_Data extracts:_
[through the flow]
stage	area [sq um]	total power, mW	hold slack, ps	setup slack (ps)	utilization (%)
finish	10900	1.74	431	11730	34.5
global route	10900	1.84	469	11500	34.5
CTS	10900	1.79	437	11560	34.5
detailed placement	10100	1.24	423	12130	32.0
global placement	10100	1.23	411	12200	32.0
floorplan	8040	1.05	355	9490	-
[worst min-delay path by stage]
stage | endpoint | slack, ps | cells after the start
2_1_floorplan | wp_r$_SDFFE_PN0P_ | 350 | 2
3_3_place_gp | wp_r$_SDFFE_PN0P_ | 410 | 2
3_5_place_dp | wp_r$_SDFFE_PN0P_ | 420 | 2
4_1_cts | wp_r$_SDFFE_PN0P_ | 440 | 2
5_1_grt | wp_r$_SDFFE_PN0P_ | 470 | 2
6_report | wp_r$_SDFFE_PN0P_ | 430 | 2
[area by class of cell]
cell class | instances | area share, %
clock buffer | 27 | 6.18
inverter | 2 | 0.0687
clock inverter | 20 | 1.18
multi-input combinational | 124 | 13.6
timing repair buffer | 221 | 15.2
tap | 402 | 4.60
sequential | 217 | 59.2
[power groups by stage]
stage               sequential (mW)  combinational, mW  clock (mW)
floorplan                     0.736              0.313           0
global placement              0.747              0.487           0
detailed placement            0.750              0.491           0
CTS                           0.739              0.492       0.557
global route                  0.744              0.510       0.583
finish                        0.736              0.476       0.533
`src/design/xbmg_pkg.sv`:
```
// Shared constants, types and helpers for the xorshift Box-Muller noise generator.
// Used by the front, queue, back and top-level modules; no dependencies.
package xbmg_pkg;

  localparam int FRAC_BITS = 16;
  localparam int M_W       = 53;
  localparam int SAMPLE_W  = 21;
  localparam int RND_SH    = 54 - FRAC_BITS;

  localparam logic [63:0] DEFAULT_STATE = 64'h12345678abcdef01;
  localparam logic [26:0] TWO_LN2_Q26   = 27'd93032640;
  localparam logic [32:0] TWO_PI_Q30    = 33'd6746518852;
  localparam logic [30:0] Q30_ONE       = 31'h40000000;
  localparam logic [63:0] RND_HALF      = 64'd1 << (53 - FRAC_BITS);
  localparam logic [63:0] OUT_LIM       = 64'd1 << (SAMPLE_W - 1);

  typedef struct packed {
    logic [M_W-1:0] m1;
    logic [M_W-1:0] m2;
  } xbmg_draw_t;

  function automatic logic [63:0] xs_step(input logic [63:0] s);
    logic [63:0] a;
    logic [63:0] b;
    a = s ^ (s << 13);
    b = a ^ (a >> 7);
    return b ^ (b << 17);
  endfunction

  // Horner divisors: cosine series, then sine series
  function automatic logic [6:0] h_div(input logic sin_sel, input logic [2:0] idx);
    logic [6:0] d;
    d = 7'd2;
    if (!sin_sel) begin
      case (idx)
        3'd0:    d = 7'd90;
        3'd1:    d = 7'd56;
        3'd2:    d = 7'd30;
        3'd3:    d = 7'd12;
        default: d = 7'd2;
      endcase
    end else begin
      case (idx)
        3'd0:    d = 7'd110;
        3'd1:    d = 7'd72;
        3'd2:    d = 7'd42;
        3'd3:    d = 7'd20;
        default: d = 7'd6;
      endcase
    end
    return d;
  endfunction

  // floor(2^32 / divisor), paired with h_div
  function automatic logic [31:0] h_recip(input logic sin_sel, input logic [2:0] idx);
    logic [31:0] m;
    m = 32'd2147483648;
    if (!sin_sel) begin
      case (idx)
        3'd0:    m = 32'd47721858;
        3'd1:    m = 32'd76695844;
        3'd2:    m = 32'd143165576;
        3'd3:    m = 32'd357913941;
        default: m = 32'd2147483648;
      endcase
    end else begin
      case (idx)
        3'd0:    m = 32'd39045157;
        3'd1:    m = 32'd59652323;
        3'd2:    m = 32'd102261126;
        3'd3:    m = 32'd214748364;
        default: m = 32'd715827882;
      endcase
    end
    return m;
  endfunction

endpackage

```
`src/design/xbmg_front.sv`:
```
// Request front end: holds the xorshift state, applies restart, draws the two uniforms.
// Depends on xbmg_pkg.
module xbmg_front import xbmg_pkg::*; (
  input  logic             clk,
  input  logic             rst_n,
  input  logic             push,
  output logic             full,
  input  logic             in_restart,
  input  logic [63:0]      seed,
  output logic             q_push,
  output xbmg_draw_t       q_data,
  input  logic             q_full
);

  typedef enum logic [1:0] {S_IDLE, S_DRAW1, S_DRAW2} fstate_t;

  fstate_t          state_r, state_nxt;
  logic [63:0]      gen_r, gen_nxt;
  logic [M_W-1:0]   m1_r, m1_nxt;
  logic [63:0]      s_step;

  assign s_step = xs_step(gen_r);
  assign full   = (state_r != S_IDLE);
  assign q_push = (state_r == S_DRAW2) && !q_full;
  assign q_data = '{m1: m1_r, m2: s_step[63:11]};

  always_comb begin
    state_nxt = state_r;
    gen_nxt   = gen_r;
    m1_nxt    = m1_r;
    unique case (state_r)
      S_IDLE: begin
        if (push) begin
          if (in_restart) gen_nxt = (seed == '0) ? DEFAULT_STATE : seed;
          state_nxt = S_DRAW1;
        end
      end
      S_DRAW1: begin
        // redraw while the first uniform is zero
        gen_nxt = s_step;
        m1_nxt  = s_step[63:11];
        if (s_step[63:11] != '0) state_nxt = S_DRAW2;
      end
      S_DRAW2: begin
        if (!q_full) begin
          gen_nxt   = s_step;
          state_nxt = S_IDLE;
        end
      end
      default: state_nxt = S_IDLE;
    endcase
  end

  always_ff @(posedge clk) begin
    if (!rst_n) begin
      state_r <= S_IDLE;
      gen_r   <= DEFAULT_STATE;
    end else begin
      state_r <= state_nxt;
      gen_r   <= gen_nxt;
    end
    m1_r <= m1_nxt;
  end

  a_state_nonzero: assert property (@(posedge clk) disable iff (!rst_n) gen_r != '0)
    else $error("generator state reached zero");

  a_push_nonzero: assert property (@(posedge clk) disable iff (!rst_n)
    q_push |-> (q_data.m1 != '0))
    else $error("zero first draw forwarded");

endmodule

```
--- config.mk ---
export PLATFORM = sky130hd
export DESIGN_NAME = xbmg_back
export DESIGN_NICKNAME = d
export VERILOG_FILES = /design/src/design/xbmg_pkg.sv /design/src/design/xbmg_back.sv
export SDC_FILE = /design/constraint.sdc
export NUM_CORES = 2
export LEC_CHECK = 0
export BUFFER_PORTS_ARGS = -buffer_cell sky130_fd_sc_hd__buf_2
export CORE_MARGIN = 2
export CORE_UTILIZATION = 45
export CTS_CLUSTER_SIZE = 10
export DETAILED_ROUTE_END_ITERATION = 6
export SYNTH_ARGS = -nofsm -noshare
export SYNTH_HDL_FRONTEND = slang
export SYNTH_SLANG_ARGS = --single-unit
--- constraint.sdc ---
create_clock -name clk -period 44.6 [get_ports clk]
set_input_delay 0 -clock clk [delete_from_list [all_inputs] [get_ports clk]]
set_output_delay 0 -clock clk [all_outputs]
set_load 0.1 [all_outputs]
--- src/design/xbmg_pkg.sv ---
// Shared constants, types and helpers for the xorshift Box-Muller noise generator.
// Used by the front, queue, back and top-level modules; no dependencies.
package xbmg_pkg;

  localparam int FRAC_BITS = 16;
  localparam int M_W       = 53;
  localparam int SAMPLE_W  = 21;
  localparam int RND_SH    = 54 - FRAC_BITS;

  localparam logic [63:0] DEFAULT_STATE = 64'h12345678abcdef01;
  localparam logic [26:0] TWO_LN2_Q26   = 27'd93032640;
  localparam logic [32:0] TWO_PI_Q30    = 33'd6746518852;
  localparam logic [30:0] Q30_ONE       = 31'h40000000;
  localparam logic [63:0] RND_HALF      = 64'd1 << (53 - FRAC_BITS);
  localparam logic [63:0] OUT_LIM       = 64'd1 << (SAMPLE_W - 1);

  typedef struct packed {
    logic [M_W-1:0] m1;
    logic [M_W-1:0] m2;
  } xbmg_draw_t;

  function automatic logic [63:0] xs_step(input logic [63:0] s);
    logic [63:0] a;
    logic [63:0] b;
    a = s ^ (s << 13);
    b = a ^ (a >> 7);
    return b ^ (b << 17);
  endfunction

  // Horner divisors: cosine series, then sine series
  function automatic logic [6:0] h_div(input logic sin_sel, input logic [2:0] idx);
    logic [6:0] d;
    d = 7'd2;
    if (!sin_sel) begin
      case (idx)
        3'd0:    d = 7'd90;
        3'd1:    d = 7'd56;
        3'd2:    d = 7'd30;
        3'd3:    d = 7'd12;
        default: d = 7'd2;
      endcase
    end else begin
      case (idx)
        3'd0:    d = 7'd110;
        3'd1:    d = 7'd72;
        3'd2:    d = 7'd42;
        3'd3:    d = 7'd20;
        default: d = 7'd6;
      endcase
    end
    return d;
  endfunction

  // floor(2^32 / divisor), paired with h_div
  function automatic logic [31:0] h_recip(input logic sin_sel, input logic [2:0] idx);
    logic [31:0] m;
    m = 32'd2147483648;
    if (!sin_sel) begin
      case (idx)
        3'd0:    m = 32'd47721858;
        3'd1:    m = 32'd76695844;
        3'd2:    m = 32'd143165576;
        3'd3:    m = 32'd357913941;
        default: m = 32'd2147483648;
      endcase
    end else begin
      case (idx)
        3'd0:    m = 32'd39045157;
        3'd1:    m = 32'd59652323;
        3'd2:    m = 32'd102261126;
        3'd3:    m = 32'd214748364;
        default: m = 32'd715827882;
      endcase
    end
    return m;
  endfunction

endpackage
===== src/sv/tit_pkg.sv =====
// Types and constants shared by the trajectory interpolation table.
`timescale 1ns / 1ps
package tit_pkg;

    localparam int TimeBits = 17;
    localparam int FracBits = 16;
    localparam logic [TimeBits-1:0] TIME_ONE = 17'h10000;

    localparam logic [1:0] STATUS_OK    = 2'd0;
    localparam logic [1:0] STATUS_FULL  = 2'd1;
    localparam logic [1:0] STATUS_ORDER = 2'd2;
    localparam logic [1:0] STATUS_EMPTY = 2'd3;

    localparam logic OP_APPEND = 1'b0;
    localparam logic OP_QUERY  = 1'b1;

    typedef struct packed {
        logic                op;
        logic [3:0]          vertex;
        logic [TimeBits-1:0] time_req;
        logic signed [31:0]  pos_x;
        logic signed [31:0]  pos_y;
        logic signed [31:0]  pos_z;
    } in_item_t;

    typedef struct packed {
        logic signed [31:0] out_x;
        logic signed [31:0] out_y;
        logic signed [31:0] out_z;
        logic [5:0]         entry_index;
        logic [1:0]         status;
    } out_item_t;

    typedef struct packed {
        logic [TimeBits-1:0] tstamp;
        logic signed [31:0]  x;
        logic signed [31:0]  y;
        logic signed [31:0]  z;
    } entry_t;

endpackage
* * *
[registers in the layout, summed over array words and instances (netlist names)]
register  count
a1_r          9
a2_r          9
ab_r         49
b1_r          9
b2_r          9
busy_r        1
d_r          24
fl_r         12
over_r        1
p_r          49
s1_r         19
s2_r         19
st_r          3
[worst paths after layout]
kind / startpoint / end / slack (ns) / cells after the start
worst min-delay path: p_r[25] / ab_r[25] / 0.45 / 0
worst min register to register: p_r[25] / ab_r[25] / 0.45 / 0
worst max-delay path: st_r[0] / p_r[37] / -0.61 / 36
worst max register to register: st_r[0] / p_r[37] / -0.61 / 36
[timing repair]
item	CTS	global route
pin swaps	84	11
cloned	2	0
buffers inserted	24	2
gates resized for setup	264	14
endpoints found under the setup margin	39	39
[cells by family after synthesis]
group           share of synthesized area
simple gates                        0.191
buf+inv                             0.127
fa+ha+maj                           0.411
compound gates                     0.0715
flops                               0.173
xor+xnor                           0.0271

_Work to be completed:_
What lines in the data above contain the word "stage"? Copy them all.

_Answer to the problem:_
stage	area [sq um]	total power, mW	hold slack, ps	setup slack (ps)	utilization (%)
[worst min-delay path by stage]
stage | endpoint | slack, ps | cells after the start
[power groups by stage]
stage               sequential (mW)  combinational, mW  clock (mW)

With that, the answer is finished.